Cardhalla is a charity event that has been held at Gen Con since 1999. During the convention, a city is constructed out of donated trading card game cards. Near the end of the convention attendees are invited to throw coins at the city to destroy it. The thrown coins are collected and donated to charity. The motto is: "Build. Donate. Destroy."

The name is a portmanteau of "card" and the Norse city of Valhalla.

== Build ==
Attendees may help in the building process using the cards that are donated. They may come and go as they wish, as the event is a 24-hour event hosted for free. The usual style of building consists of folding cards and stacking them. However, cutting a card to make a fit or even just stacking cards without folding is always an option. Glue, tape, and other adhesives are not permitted.

== Donate ==
Donations come from anyone at the convention. Cards from over 100 different card games have been
used. Cards range from the most common to the rarest cards of games.
People also donate time to help clean up, manage, and chat.

- 2026 Gen Con: over 10,000 was raised for Immigrant Welcome Center and Superheroines
- 2006 Phoenix ConGames: $276 to orphanage
- 2006 Gen Con: over $500 to Girls and Boys organization
- 2005 Gen Con: over $500 to the Make a Wish Foundation

The original card set that started the building was the premiere of the "Young Jedi" CCG, demo decks were given to everyone at GenCon, and stacks of the starter decks were left scattered around the hall.

== Destroy ==
On Saturday night at 10:00, all are invited to participate in an entertaining charity auction prior to the first throw being made. The opportunity for the first throw is between two representatives of two sides of the crowd watching. In 2026 the crowd was divided into team Carl and Team Everyone else, after many people at the convention cosplayed as Carl that year. Team everyone else, with representative Chelsea won the auction and Chelsea threw the first coin in 2026. After the first throw (typically occurring shortly before 11PM), everyone is invited to destroy the card towers that convention goers had built over the past four days.
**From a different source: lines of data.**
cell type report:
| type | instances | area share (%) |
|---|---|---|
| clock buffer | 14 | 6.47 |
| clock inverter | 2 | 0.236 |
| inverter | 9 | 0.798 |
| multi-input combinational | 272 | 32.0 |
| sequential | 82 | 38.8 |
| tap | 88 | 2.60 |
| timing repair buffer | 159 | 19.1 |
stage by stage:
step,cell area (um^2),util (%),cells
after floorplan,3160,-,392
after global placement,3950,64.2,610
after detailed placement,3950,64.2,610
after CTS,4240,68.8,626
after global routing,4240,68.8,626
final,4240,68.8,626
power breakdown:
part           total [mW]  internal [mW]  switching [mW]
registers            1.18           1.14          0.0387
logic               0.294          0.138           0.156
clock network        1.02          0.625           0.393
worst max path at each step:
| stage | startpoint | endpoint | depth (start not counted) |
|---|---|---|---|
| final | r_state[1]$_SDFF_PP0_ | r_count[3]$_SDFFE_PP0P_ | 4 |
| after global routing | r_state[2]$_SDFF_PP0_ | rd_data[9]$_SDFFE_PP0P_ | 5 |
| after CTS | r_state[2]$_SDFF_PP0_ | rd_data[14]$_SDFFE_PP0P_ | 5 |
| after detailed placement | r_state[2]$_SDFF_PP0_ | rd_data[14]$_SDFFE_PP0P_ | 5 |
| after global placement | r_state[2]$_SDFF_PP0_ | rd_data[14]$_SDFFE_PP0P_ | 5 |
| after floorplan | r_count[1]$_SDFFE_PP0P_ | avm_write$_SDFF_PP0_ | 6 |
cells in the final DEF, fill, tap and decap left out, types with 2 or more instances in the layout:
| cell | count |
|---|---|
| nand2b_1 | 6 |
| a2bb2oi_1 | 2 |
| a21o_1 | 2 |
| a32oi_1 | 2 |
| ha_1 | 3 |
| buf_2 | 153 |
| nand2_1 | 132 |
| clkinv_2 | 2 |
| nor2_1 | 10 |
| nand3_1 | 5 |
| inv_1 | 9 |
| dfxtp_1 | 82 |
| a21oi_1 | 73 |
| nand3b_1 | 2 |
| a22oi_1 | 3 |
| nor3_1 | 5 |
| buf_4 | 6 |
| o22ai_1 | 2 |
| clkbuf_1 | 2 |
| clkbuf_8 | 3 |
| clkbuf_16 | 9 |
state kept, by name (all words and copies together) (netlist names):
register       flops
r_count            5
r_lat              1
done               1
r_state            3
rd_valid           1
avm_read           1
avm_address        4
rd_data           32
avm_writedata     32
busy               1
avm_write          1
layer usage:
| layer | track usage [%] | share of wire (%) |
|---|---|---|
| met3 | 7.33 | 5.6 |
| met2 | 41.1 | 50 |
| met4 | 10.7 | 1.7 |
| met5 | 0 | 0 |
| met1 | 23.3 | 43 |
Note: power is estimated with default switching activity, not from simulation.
==> src/rtl/adc_pkg.sv <==
// Types and constants shared by the SPI receive stage and the ADC averager.
// Frame layout: [16] transfer busy, [10] MCP3002 null bit, [9:0] conversion result.
package adc_pkg;

    localparam int SAMPLE_W = 10;
    localparam int FRAME_W  = 17;
    localparam int BUSY_BIT = 16;
    localparam int NULL_BIT = 10;

    typedef logic [FRAME_W-1:0]  spi_frame_t;
    typedef logic [SAMPLE_W-1:0] adc_sample_t;

    typedef enum logic {
        ACCUM = 1'b0,
        HOLD  = 1'b1
    } avg_state_t;

endpackage
**src/rtl/prog_loader.sv**
```systemverilog
// Program loader: accepts a length-prefixed, checksummed word stream,
// writes the payload words into data memory starting at address 0, and
// releases the downstream core once the checksum has been verified.
module prog_loader #(
    parameter int WIDTH = 8
) (
    input  logic             clk,
    input  logic             rst,
    input  logic             start,
    input  logic             in_valid,
    input  logic [WIDTH-1:0] in_data,
    output logic             in_ready,
    output logic             mem_we,
    output logic [WIDTH-1:0] mem_addr,
    output logic [WIDTH-1:0] mem_wdata,
    output logic             cpu_run,
    output logic             busy,
    output logic             done,
    output logic             error
);

    typedef enum logic [2:0] {
        S_IDLE,
        S_LEN,
        S_DATA,
        S_CSUM,
        S_DONE,
        S_ERR
    } state_t;

    state_t           state_reg, state_next;
    logic [WIDTH-1:0] len_reg, len_next;
    logic [WIDTH-1:0] count_reg, count_next;
    logic [WIDTH-1:0] sum_reg, sum_next;
    logic             mem_we_reg, mem_we_next;
    logic [WIDTH-1:0] mem_addr_reg, mem_addr_next;
    logic [WIDTH-1:0] mem_wdata_reg, mem_wdata_next;
    logic             in_ready_reg;
    logic             busy_reg;
    logic             done_reg;
    logic             error_reg;
    logic             cpu_run_reg;

    logic             xfer;
    logic [WIDTH-1:0] csum_total;
    logic [WIDTH-1:0] count_inc;

    // in_ready_reg mirrors "state is LEN/DATA/CSUM", so this is the handshake.
    assign xfer       = in_valid & in_ready_reg;
    // Modulo-2^WIDTH arithmetic: carries out of the top bit are dropped.
    assign csum_total = sum_reg + in_data;
    assign count_inc  = count_reg + 1'b1;

    // Next-state, counter, checksum and write-port decode.
    always_comb begin
        state_next     = state_reg;
        len_next       = len_reg;
        count_next     = count_reg;
        sum_next       = sum_reg;
        mem_we_next    = 1'b0;
        mem_addr_next  = mem_addr_reg;
        mem_wdata_next = mem_wdata_reg;
        case (state_reg)
            S_IDLE, S_DONE, S_ERR: begin
                if (start) begin
                    state_next = S_LEN;
                    count_next = '0;
                    sum_next   = '0;
                end
            end
            S_LEN: begin
                if (xfer) begin
                    len_next   = in_data;
                    state_next = (in_data == '0) ? S_CSUM : S_DATA;
                end
            end
            S_DATA: begin
                if (xfer) begin
                    mem_we_next    = 1'b1;
                    mem_addr_next  = count_reg;
                    mem_wdata_next = in_data;
                    count_next     = count_inc;
                    sum_next       = csum_total;
                    // count never exceeds len-1 here, so count_inc cannot wrap.
                    if (count_inc == len_reg) begin
                        state_next = S_CSUM;
                    end
                end
            end
            S_CSUM: begin
                if (xfer) begin
                    state_next = (csum_total == '0) ? S_DONE : S_ERR;
                end
            end
            default: state_next = S_IDLE;
        endcase
    end

    // State and registered outputs; status flags decode the state being entered.
    always_ff @(posedge clk) begin
        if (rst) begin
            state_reg     <= S_IDLE;
            len_reg       <= '0;
            count_reg     <= '0;
            sum_reg       <= '0;
            mem_we_reg    <= 1'b0;
            mem_addr_reg  <= '0;
            mem_wdata_reg <= '0;
            in_ready_reg  <= 1'b0;
            busy_reg      <= 1'b0;
            done_reg      <= 1'b0;
            error_reg     <= 1'b0;
            cpu_run_reg   <= 1'b0;
        end else begin
            state_reg     <= state_next;
            len_reg       <= len_next;
            count_reg     <= count_next;
            sum_reg       <= sum_next;
            mem_we_reg    <= mem_we_next;
            mem_addr_reg  <= mem_addr_next;
            mem_wdata_reg <= mem_wdata_next;
            in_ready_reg  <= (state_next == S_LEN) || (state_next == S_DATA) ||
                             (state_next == S_CSUM);
            busy_reg      <= (state_next == S_LEN) || (state_next == S_DATA) ||
                             (state_next == S_CSUM);
            done_reg      <= (state_next == S_DONE);
            error_reg     <= (state_next == S_ERR);
            cpu_run_reg   <= (state_next == S_DONE);
        end
    end

    assign in_ready  = in_ready_reg;
    assign mem_we    = mem_we_reg;
    assign mem_addr  = mem_addr_reg;
    assign mem_wdata = mem_wdata_reg;
    assign busy      = busy_reg;
    assign done      = done_reg;
    assign error     = error_reg;
    assign cpu_run   = cpu_run_reg;

endmodule

```
**config.mk**
```make
export PLATFORM = sky130hd
export DESIGN_NAME = prog_loader
export DESIGN_NICKNAME = d
export VERILOG_FILES = /design/src/rtl/prog_loader.sv
export SDC_FILE = /design/constraint.sdc
export NUM_CORES = 1
export LEC_CHECK = 0
export BUFFER_PORTS_ARGS = -buffer_cell sky130_fd_sc_hd__buf_2
export CORE_ASPECT_RATIO = 0.75
export CORE_UTILIZATION = 51
export DETAILED_ROUTE_END_ITERATION = 6
export PLACE_DENSITY = 0.8
export SYNTH_ARGS = -nofsm -noshare
export SYNTH_HDL_FRONTEND = slang
export SYNTH_SLANG_ARGS = --single-unit
```
**constraint.sdc**
```tcl
create_clock -name clk -period 2.3 [get_ports clk]
set_input_delay 0.46 -clock clk [delete_from_list [all_inputs] [get_ports clk]]
set_output_delay 0.46 -clock clk [all_outputs]
set_load 0.01 [all_outputs]
```
==> summary.md <==
| Metric | Value |
|---|---|
| Die Footprint | 0.00499 mm² |
| Area share of xor/xnor cells in the synthesized design | 0.0401 |
| Max-slew violation count | 0 |
| Clk slew on worst S/H paths | 0.09 ns |
| Layout area overhead | 17.1% |
| Die Ht | just over 60 µm |
| Tot GR Track Use | 0.253 |
| Post-synthesis simple-gate area fraction | 0.252 |
| ANT nets after route | 0 |
| Final Cell Area | 0.00282 mm² |
| Dpl cell area | 0.00271 mm² |
| Worst setup EP type | flop |
| Synth top area share | 0.391 |
| Vias | between 2000 and 2500 |
| Share of layout cells above drive strength 1 | 0.219 |
| Starting density of the core | 0.535 |
| P_leak | 1.13 nW |
| Initial antenna violation count | 0 |
| Ys async rst share | 0 |
| Syn Std Cell Area | 0.00240 mm² |
| Seq/Total Area, Yosys | 0.391 |
| DR iter-0 viols | 133 |
| R2R setup slack | -0.0004 ns |
| Post-synth EDFFs | 0 |
| CTS Hold Bufs | 0 |
| Crit share post-route | 1.00 |
| Max-cap viol count | 0 |
| Avg WL per Cell | 14.8 µm |
| Critical R2R Launch | sum_reg[0]$_SDFFE_PP0P_ |
| R2R depth | 8 |
| Crit path kind | reg2reg |
| Fin Hold WS | between 0.4 and 0.5 ns |
| Run status | finished, violations left |
| Hpwl dp | between 4000 and 5000 µm |
| Core Box Area | 0.00449 mm² |
| Setup TNS | -0.000360 ns |
| Final setup margin | -0.000360 ns |
| Clock Sink Count | 47 |
| Worst-path fanout max | 4 |
| Post-synthesis mux area share | 0 |
| Critical Path Start Type | flop |
| Drt pass-1 iters | 4 |
| Top-Level Pins | 34 |
| PD cells | ~540 mW/mm² |
| Synth Area in Compound Gates | 0.224 |
| Failing checks | setup timing |
| Worst-skew pair later-pin latency | 0.32 ns |
| Worst Clk Skew | 0.0102 ns |
| Mapped Cells | between 200 and 300 |
| Postcts setup bufs | 0 |
| Fin. Hold Viols | 0 |
| Vias per cell | a little under 6 |
| Largest family of logic cells by synthesized area | simple AND/OR/NAND/NOR gates |
| Area leader, netlist | dfxtp_1 |
| Clock Path Buffers | 2 |
| Die X-Extent | 81.3 µm |
| Placed cell count | 387 |
| Commonest cells post-synth | 47 x dfxtp_1, 44 x nand2_1, 35 x a21oi_1 |
| Finished Layout Cells | 395 |
| Yosys reg bits | 47 |
| Syn_nets | 317 |
| Avg Cell Area, Syn | 8.12 µm² |
| Worst EP required | between 2 and 3 ns |
| Fmax | ~430 MHz |
| DRC viols | 0 |
| Largest net degree at the start of global routing | 28 |
| Synth top area cells | dfxtp_1 39%, a21oi_1 7.3%, nand2_1 6.9%, nor2_1 4.7%, ha_1 4.2% |
| First-pass GRT wire length | 9370 µm |
| Total CTS buffers | 5 |
| Crit path launch | sum_reg[0]$_SDFFE_PP0P_ |
| Pwr Total | 1.52 mW |
| Vias in the first global route | around 2000 |
| PortBufs | 33 |
| Yosys cell types | 53 |
| Relative slew slack | 0.521 |
| CP arrival | between 2 and 3 ns |
| Ant diodes | 0 |
| Nets | around 360 |
| CTS tree | done |
| Htree depth | 2 |
| Worst hold path type | in2reg |
| Total routed wirelength | 5850 µm |
| Setup crit end | busy$_SDFF_PP0_ |
| Worst slew pin tran | slightly above 0.7 ns |
| Synth Area in Adders | 0.0500 |
| Fin crit period | 2.30 ns |
| VDD IR max | ~0.35 mV |
| Final setup vio count | 1 |
| Most common cell in the netlist | dfxtp_1 |
| RSZ-0062 raised after global routing | yes |
| Synth warn | 0 |
| Main synth FF type | dfxtp_1 |
| # rows | 21 |
| CTS Root Cell | clkbuf_8 |
| GR Overflow Total | 0 |
| Worst flop-to-flop path endpoint | busy$_SDFF_PP0_ |
| Placer Congestion | between 0.8 and 0.9 |
`src/rtl/cmp_wb_collector_pkg.sv`:
```
// Shared definitions for the CMP write-back collector.
// Holds the node/record widths, the record layout that flows from the per-node
// FIFOs to the output register, and the address-window test used at capture.
package cmp_wb_collector_pkg;

   localparam int DATA_WIDTH    = 64;
   localparam int ADDR_WIDTH    = 32;
   localparam int NODE_ID_WIDTH = 2;
   localparam int NUM_NODES     = 4;

   // One captured store: which node issued it, where it went, what was written.
   typedef struct packed {
      logic [NODE_ID_WIDTH-1:0] node;
      logic [ADDR_WIDTH-1:0]    addr;
      logic [DATA_WIDTH-1:0]    data;
   } wb_rec_t;

   localparam int REC_WIDTH = $bits(wb_rec_t);

   // Inclusive unsigned window test.
   function automatic logic inWindow(input logic [ADDR_WIDTH-1:0] addr,
                                     input logic [ADDR_WIDTH-1:0] base,
                                     input logic [ADDR_WIDTH-1:0] limit);
      return (addr >= base) && (addr <= limit);
   endfunction

endpackage

```
`src/rtl/cmp_wb_fifo.sv`:
```
// Single-clock synchronous FIFO used once per snooped node.
// Ports:
//   clk, reset        clock and asynchronous active-low reset
//   push_i, wdata_i   enqueue request and data (ignored when full unless popping)
//   pop_i, rdata_o    dequeue request; rdata_o always shows the head entry
//   full_o, empty_o   occupancy flags
//   count_o           number of stored entries (0..DEPTH)
// A push and a pop in the same cycle on a full FIFO both take effect.
module cmp_wb_fifo #(
   parameter int WIDTH = 8,
   parameter int DEPTH = 4
) (
   input  logic                     clk,
   input  logic                     reset,
   input  logic                     push_i,
   input  logic                     pop_i,
   input  logic [WIDTH-1:0]         wdata_i,
   output logic [WIDTH-1:0]         rdata_o,
   output logic                     full_o,
   output logic                     empty_o,
   output logic [$clog2(DEPTH):0]   count_o
);

   localparam int PTR_W = $clog2(DEPTH);
   localparam logic [PTR_W-1:0] PTR_ONE  = PTR_W'(1);
   localparam logic [PTR_W:0]   CNT_ONE  = (PTR_W+1)'(1);
   localparam logic [PTR_W:0]   CNT_FULL = (PTR_W+1)'(DEPTH);

   logic [WIDTH-1:0] mem_q [DEPTH];
   logic [PTR_W-1:0] wrPtr_q, wrPtr_d;
   logic [PTR_W-1:0] rdPtr_q, rdPtr_d;
   logic [PTR_W:0]   count_q, count_d;
   logic             doPush;
   logic             doPop;

   assign full_o  = (count_q == CNT_FULL);
   assign empty_o = (count_q == '0);
   assign count_o = count_q;
   assign rdata_o = mem_q[rdPtr_q];

   // A pop frees the slot the push needs, so a full FIFO still accepts a push
   // when it is being popped in the same cycle.
   assign doPop  = pop_i && !empty_o;
   assign doPush = push_i && (!full_o || doPop);

   always_comb begin
      wrPtr_d = wrPtr_q;
      rdPtr_d = rdPtr_q;
      count_d = count_q;
      if (doPush) begin
         wrPtr_d = wrPtr_q + PTR_ONE;
      end
      if (doPop) begin
         rdPtr_d = rdPtr_q + PTR_ONE;
      end
      if (doPush && !doPop) begin
         count_d = count_q + CNT_ONE;
      end else if (doPop && !doPush) begin
         count_d = count_q - CNT_ONE;
      end
   end

   always_ff @(posedge clk or negedge reset) begin
      if (!reset) begin
         wrPtr_q <= '0;
         rdPtr_q <= '0;
         count_q <= '0;
      end else begin
         wrPtr_q <= wrPtr_d;
         rdPtr_q <= rdPtr_d;
         count_q <= count_d;
      end
   end

   // Storage needs no reset: the pointers decide what is valid.
   always_ff @(posedge clk) begin
      if (doPush) begin
         mem_q[wrPtr_q] <= wdata_i;
      end
   end

endmodule

```
`src/rtl/cmp_wb_collector.sv`:
```
// Non-intrusive write-back collector for a 4-core CMP.
// Snoops each node's data-memory write port, captures stores whose address
// lies in [WIN_BASE, WIN_LIMIT] into a per-node FIFO, and drains the FIFOs
// round-robin into one registered valid/ready record stream.
// Ports:
//   clk, reset                 clock and asynchronous active-low reset
//   nodeN_memEn/_memWrEn       node N memory enable / write enable (N=0..3)
//   nodeN_addr/_d              node N address / store data
//   out_valid/out_ready        record stream handshake
//   out_node/out_addr/out_data record contents
//   ovf                        sticky per-node overflow flags
//   cap_cnt                    saturating count of captured records
module cmp_wb_collector
   import cmp_wb_collector_pkg::*;
#(
   parameter int                    FIFO_DEPTH = 4,
   parameter logic [ADDR_WIDTH-1:0] WIN_BASE   = 32'h0000_C000,
   parameter logic [ADDR_WIDTH-1:0] WIN_LIMIT  = 32'h0000_FFFF
) (
   input  logic                     clk,
   input  logic                     reset,
   input  logic                     node0_memEn,
   input  logic                     node0_memWrEn,
   input  logic [ADDR_WIDTH-1:0]    node0_addr,
   input  logic [DATA_WIDTH-1:0]    node0_d,
   input  logic                     node1_memEn,
   input  logic                     node1_memWrEn,
   input  logic [ADDR_WIDTH-1:0]    node1_addr,
   input  logic [DATA_WIDTH-1:0]    node1_d,
   input  logic                     node2_memEn,
   input  logic                     node2_memWrEn,
   input  logic [ADDR_WIDTH-1:0]    node2_addr,
   input  logic [DATA_WIDTH-1:0]    node2_d,
   input  logic                     node3_memEn,
   input  logic                     node3_memWrEn,
   input  logic [ADDR_WIDTH-1:0]    node3_addr,
   input  logic [DATA_WIDTH-1:0]    node3_d,
   output logic                     out_valid,
   input  logic                     out_ready,
   output logic [NODE_ID_WIDTH-1:0] out_node,
   output logic [ADDR_WIDTH-1:0]    out_addr,
   output logic [DATA_WIDTH-1:0]    out_data,
   output logic [NUM_NODES-1:0]     ovf,
   output logic [15:0]              cap_cnt
);

   localparam int CNT_W = $clog2(FIFO_DEPTH) + 1;

   logic [NUM_NODES-1:0]     memEn;
   logic [NUM_NODES-1:0]     memWrEn;
   logic [ADDR_WIDTH-1:0]    nodeAddr [NUM_NODES];
   logic [DATA_WIDTH-1:0]    nodeData [NUM_NODES];

   logic [NUM_NODES-1:0]     capture;
   logic [NUM_NODES-1:0]     enq;
   logic [NUM_NODES-1:0]     pop;
   logic [NUM_NODES-1:0]     fifoFull;
   logic [NUM_NODES-1:0]     fifoEmpty;
   logic [NUM_NODES-1:0]     unusedCount;
   wb_rec_t                  pushRec  [NUM_NODES];
   wb_rec_t                  headRec  [NUM_NODES];
   logic [CNT_W-1:0]         fifoCount [NUM_NODES];

   logic                     load;
   logic                     grantFound;
   logic [NODE_ID_WIDTH-1:0] grantNode;
   logic [NODE_ID_WIDTH-1:0] searchIdx;
   logic [2:0]               enqSum;
   logic [16:0]              capSum;

   logic                     outValid_q, outValid_d;
   wb_rec_t                  outRec_q,   outRec_d;
   logic [NODE_ID_WIDTH-1:0] rrPtr_q,    rrPtr_d;
   logic [NUM_NODES-1:0]     ovf_q,      ovf_d;
   logic [15:0]              capCnt_q,   capCnt_d;

   assign memEn    = {node3_memEn,   node2_memEn,   node1_memEn,   node0_memEn};
   assign memWrEn  = {node3_memWrEn, node2_memWrEn, node1_memWrEn, node0_memWrEn};
   assign nodeAddr = '{node0_addr, node1_addr, node2_addr, node3_addr};
   assign nodeData = '{node0_d,    node1_d,    node2_d,    node3_d};

   // Per-node capture filter and FIFO. A store only enters when there is room,
   // counting the slot freed by a same-cycle pop of that node.
   for (genvar n = 0; n < NUM_NODES; n++) begin : gNode
      assign capture[n] = memEn[n] && memWrEn[n] && inWindow(nodeAddr[n], WIN_BASE, WIN_LIMIT);
      assign enq[n]     = capture[n] && (!fifoFull[n] || pop[n]);
      assign pop[n]     = load && grantFound && (grantNode == NODE_ID_WIDTH'(n));
      assign pushRec[n] = '{node: NODE_ID_WIDTH'(n), addr: nodeAddr[n], data: nodeData[n]};
      assign unusedCount[n] = ^fifoCount[n];

      cmp_wb_fifo #(
         .WIDTH (REC_WIDTH),
         .DEPTH (FIFO_DEPTH)
      ) uFifo (
         .clk     (clk),
         .reset   (reset),
         .push_i  (enq[n]),
         .pop_i   (pop[n]),
         .wdata_i (pushRec[n]),
         .rdata_o (headRec[n]),
         .full_o  (fifoFull[n]),
         .empty_o (fifoEmpty[n]),
         .count_o (fifoCount[n])
      );
   end

   // Round-robin search: first non-empty FIFO at or above the pointer, wrapping.
   // Uses registered FIFO state only, so same-cycle captures are never granted.
   always_comb begin
      grantFound = 1'b0;
      grantNode  = '0;
      searchIdx  = '0;
      for (int i = 0; i < NUM_NODES; i++) begin
         searchIdx = rrPtr_q + NODE_ID_WIDTH'(i);
         if (!grantFound && !fifoEmpty[searchIdx]) begin
            grantFound = 1'b1;
            grantNode  = searchIdx;
         end
      end
   end

   // Output register refills whenever it is empty or its record is leaving;
   // otherwise the record is held stable under backpressure.
   assign load = !outValid_q || out_ready;

   always_comb begin
      outValid_d = outValid_q;
      outRec_d   = outRec_q;
      rrPtr_d    = rrPtr_q;
      if (load) begin
         if (grantFound) begin
            outValid_d = 1'b1;
            outRec_d   = headRec[grantNode];
            rrPtr_d    = grantNode + NODE_ID_WIDTH'(1);
         end else begin
            outValid_d = 1'b0;
         end
      end
   end

   // Overflow is sticky; capture count adds every accepted record and saturates.
   always_comb begin
      enqSum = '0;
      for (int i = 0; i < NUM_NODES; i++) begin
         enqSum = enqSum + {2'b00, enq[i]};
      end
      capSum   = {1'b0, capCnt_q} + {14'b0, enqSum};
      capCnt_d = capSum[16] ? 16'hFFFF : capSum[15:0];
      ovf_d    = ovf_q | (capture & ~enq);
   end

   always_ff @(posedge clk or negedge reset) begin
      if (!reset) begin
         outValid_q <= 1'b0;
         outRec_q   <= '0;
         rrPtr_q    <= '0;
         ovf_q      <= '0;
         capCnt_q   <= '0;
      end else begin
         outValid_q <= outValid_d;
         outRec_q   <= outRec_d;
         rrPtr_q    <= rrPtr_d;
         ovf_q      <= ovf_d;
         capCnt_q   <= capCnt_d;
      end
   end

   assign out_valid = outValid_q;
   assign out_node  = outRec_q.node;
   assign out_addr  = outRec_q.addr;
   assign out_data  = outRec_q.data;
   assign ovf       = ovf_q;
   assign cap_cnt   = capCnt_q;

endmodule

```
With the first city, back then known just as "Cardland", the idea to raffle off the destruction of the city was introduced. The winning entrant decided to invite everyone back to throw coins at the city. This would allow everyone to help in the destruction as well as raise more money for charity, as all the coins would be collected and donated as well. The city takes a matter of minutes to destroy and just under an hour to clean up.

== History ==
Cardland, as the first event came to be known in 1999, happened spontaneously. Free sample packs of cards were given to attendees. A couple of people began to build little towers out of cards while waiting for one of their friends to finish a game. A sign was left out "Add on if you wish, but do not destroy." Soon other convention attendees began adding onto the project. As that Friday night progressed more and more was added on including bridges and tall towers. Roads connected structures, and buildings of all types came about. Soon encompassing 20 tables, both above and below, a city and its suburbs were formed, one of which became known as Cardhalla. The name stuck and the next year, 2000, Cardhalla became an official event of Gen Con, and was designated space within the tournament hall.

A large portion of the cards donated to the original Cardhalla were the giveaways included in every attendee's bag, such as cards from the Monty Python and the Holy Grail card game and various promotional cards. When possible, each building was designed with cards from a similar game or license. (Such as Star Trek, Star Wars, Netrunner and Rage)

Since then, the event has raised nearly $2000 for charity and given people an opportunity to do something with their spare time at the convention.

In 2006 the first offshoot of this event was seen at Phoenix ConGames where 30,000 cards were used to build, donate, and destroy. Over 1000 cards were taken from the GenCon 2005 event and used to seed Phoenix ConGames 2006. The money raised ($276.00) at Phoenix ConGames was donated to a local orphanage.